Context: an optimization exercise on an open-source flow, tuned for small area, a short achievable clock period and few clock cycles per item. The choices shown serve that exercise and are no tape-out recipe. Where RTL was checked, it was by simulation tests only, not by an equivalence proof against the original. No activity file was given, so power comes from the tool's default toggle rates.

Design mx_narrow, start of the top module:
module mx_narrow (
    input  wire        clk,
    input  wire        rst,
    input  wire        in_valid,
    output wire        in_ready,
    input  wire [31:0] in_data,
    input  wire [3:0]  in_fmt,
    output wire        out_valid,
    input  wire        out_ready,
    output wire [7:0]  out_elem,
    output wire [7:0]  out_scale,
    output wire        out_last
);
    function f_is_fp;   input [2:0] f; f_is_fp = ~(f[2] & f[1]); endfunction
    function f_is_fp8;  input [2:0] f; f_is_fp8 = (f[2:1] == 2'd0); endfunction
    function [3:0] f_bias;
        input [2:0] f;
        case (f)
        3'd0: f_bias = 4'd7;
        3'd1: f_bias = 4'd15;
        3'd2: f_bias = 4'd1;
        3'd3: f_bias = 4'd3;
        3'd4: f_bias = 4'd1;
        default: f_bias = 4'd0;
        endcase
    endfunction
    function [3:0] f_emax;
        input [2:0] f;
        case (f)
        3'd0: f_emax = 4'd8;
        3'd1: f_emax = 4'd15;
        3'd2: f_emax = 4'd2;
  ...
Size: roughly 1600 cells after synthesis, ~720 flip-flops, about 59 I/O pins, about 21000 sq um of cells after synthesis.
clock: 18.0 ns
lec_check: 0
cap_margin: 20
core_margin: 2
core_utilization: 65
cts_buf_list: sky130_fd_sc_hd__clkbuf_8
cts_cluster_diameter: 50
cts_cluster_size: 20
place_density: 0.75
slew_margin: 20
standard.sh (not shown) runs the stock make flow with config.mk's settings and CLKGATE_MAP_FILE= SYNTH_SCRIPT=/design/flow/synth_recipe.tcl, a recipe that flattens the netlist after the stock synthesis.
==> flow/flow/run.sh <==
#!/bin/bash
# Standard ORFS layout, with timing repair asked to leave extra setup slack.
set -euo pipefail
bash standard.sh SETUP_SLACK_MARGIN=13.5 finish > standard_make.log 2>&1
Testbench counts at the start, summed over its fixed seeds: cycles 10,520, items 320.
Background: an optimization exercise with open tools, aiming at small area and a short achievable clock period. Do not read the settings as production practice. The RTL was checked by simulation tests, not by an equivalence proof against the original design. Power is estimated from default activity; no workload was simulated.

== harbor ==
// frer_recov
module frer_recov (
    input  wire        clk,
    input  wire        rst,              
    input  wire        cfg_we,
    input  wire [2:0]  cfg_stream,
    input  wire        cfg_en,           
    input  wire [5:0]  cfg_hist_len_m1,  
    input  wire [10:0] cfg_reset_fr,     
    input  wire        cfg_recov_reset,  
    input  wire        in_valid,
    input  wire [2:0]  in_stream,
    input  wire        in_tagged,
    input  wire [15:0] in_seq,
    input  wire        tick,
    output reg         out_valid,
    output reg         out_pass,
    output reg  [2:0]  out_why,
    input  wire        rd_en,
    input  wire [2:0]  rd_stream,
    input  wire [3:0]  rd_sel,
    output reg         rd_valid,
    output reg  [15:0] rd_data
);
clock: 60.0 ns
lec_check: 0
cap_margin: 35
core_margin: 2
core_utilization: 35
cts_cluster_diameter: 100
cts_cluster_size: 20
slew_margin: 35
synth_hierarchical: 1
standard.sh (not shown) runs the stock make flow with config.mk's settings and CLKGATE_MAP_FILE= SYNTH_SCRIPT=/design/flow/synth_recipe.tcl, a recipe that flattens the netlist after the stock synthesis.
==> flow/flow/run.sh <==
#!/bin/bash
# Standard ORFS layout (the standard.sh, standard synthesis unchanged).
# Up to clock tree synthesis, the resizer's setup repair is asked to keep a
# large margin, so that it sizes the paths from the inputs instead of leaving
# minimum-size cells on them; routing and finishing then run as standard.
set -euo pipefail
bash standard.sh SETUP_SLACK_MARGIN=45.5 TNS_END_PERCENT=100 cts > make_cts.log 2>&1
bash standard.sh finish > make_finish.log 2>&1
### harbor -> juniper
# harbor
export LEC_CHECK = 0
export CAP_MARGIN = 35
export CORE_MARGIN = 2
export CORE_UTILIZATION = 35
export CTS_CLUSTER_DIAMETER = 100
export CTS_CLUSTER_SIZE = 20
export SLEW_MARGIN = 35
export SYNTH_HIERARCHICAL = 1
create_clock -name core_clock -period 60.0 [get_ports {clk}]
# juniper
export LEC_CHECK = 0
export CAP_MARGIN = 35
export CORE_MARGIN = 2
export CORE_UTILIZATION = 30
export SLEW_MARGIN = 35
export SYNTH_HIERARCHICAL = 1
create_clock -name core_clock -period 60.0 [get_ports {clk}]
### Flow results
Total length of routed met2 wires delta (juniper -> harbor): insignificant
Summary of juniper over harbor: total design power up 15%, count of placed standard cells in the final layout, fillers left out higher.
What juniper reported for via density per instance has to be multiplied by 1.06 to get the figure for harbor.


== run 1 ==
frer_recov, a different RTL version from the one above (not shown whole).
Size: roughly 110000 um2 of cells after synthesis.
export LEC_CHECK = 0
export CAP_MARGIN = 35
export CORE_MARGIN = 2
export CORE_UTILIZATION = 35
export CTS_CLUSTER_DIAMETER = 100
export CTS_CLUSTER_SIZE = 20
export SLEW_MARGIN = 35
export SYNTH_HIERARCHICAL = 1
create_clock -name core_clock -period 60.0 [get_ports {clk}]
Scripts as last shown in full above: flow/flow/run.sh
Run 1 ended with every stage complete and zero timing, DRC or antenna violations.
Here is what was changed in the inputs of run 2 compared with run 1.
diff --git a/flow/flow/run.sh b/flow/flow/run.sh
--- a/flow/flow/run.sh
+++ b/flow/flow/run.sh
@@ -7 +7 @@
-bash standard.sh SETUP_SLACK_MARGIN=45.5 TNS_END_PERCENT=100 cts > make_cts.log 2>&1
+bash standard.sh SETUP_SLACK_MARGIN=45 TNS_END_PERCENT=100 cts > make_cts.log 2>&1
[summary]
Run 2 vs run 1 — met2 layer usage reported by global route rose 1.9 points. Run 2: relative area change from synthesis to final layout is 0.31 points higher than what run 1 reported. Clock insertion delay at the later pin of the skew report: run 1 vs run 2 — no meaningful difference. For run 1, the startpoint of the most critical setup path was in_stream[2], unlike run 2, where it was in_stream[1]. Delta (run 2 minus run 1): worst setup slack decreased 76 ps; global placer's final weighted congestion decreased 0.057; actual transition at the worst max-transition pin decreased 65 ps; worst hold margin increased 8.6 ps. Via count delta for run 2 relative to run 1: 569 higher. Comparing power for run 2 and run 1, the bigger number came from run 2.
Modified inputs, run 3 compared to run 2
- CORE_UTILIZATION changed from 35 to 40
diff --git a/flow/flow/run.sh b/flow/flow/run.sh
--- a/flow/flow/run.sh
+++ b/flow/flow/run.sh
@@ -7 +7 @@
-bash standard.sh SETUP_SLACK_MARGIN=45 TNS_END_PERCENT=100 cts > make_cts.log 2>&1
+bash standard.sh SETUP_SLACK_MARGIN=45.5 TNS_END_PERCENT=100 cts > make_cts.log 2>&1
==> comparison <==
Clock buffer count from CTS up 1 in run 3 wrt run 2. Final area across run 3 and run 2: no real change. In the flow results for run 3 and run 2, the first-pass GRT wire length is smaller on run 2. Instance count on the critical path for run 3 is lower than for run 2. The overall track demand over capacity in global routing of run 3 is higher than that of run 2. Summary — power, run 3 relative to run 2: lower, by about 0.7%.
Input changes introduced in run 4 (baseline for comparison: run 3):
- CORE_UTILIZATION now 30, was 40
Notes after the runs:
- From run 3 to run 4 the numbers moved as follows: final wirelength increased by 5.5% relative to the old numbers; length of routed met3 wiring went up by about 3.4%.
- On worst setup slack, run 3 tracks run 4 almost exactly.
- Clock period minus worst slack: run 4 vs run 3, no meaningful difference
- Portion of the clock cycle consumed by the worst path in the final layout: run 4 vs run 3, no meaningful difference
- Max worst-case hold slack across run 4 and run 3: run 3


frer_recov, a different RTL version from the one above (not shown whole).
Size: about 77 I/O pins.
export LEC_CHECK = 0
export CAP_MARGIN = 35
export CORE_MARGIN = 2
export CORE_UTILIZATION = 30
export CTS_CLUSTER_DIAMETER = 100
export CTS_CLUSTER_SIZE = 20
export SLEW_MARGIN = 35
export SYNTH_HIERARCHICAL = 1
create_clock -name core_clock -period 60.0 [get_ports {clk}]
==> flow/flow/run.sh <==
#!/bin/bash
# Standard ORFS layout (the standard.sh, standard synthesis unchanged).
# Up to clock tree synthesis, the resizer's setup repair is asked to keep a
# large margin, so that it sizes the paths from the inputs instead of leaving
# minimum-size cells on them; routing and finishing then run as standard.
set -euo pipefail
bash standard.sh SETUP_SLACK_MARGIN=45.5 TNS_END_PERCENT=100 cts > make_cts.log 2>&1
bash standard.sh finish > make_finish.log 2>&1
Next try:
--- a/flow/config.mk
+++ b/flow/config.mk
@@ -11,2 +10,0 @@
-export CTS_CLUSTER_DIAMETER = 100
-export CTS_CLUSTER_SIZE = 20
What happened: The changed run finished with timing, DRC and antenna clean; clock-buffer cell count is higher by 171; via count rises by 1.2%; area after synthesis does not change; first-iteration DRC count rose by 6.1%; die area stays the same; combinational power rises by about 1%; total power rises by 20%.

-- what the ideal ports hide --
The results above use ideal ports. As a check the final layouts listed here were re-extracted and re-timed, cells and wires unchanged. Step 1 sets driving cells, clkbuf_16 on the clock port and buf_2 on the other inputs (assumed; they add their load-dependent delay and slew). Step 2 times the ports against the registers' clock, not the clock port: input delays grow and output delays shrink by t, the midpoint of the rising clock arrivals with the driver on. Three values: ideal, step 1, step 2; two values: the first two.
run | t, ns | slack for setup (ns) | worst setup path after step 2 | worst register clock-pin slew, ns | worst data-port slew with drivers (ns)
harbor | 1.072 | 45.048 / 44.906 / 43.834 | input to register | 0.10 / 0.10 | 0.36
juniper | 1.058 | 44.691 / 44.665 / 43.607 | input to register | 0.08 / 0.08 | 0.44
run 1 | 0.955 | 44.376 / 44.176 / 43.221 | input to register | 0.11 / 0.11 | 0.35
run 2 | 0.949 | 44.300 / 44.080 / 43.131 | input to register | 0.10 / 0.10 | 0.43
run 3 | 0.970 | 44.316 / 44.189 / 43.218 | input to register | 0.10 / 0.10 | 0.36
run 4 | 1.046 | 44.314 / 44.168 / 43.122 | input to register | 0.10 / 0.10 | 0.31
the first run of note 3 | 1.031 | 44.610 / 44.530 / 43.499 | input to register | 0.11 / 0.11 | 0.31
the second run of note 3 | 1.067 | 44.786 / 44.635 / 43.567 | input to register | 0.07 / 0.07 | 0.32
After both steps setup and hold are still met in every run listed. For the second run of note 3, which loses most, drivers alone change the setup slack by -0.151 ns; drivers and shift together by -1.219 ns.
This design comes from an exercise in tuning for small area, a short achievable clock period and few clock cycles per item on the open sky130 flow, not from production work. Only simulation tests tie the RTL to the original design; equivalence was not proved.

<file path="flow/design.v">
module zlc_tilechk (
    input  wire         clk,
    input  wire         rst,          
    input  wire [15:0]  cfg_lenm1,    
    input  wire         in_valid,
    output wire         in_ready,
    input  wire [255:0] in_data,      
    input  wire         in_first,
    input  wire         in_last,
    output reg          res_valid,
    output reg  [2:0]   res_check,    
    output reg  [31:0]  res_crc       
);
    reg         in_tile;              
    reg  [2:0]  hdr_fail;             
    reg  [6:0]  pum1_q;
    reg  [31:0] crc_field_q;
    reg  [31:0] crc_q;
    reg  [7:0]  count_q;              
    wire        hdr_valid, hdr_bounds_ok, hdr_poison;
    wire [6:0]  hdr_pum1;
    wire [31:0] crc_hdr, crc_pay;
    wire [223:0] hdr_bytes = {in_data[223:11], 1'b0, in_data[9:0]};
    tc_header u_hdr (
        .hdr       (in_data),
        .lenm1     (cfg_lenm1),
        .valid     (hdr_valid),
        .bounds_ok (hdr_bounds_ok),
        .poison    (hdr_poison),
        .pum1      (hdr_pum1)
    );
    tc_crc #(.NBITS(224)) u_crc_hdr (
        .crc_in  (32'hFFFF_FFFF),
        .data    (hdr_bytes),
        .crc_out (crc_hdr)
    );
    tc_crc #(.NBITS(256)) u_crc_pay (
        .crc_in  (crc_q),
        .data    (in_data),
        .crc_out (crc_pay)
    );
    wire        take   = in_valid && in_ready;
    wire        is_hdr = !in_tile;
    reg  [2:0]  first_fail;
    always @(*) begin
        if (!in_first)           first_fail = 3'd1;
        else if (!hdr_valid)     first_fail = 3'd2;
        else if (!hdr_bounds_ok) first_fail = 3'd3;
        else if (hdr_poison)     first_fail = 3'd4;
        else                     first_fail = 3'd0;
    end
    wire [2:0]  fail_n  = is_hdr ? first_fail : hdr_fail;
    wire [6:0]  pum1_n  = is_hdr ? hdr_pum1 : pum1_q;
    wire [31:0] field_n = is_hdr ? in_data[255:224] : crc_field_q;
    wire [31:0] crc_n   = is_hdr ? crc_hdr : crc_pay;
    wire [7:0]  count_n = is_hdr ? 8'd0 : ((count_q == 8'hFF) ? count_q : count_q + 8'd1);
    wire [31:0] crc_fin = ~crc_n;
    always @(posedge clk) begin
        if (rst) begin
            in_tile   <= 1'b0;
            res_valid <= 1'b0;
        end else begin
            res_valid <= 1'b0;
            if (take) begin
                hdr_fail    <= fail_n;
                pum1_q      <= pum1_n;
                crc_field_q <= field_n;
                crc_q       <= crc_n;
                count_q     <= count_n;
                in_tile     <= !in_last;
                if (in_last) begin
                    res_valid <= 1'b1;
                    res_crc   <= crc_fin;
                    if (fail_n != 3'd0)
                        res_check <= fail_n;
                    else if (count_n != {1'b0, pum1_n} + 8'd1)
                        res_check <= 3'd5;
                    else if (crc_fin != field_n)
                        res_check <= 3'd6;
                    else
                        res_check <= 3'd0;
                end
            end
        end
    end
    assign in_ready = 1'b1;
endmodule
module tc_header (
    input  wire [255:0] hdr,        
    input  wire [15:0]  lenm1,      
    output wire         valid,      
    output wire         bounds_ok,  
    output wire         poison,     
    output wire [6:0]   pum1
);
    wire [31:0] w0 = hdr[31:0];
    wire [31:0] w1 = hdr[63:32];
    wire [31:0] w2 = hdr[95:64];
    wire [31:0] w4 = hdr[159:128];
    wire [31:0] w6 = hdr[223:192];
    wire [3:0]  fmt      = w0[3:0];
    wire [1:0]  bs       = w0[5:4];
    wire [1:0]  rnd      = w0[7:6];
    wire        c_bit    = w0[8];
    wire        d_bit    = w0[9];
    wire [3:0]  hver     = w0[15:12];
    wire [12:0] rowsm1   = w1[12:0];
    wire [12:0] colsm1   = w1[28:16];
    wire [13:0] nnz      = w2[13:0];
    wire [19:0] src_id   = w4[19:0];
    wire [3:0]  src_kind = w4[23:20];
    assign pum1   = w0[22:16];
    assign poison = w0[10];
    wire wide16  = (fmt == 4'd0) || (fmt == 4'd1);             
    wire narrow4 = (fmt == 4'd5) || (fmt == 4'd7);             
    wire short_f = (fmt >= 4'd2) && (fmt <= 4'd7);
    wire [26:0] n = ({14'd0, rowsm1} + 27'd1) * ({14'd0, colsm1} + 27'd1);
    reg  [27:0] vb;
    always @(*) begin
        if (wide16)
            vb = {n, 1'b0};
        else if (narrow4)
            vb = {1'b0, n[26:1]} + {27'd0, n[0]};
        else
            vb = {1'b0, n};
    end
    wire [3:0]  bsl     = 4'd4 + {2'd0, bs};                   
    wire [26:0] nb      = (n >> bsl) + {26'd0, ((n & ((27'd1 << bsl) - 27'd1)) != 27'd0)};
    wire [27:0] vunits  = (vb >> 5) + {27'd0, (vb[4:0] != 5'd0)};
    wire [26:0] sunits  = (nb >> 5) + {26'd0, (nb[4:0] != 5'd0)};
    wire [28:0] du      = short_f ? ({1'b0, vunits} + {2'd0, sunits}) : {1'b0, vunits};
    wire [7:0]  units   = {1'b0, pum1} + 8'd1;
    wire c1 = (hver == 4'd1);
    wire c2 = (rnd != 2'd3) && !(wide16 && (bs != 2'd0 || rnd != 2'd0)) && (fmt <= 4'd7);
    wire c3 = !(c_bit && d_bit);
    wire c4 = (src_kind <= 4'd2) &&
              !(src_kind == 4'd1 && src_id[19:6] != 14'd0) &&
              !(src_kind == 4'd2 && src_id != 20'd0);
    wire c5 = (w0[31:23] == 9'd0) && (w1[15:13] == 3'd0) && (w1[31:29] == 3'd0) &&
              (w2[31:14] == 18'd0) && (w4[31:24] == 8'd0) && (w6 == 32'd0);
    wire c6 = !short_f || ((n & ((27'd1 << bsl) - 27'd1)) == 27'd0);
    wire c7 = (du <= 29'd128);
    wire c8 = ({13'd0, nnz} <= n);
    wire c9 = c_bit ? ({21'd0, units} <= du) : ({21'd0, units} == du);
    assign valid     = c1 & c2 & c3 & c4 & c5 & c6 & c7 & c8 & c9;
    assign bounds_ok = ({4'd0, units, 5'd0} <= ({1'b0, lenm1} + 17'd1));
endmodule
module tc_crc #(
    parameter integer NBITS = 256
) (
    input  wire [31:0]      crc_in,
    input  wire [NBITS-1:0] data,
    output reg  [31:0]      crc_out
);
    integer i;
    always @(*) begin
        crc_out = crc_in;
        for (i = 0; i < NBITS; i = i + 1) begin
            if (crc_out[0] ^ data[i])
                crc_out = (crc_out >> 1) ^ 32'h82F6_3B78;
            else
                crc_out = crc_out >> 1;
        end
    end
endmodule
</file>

EXERCISE ->
Reply with one number only: how many lines of the listing hold "NBITS"?

SOLUTION BELOW ->
5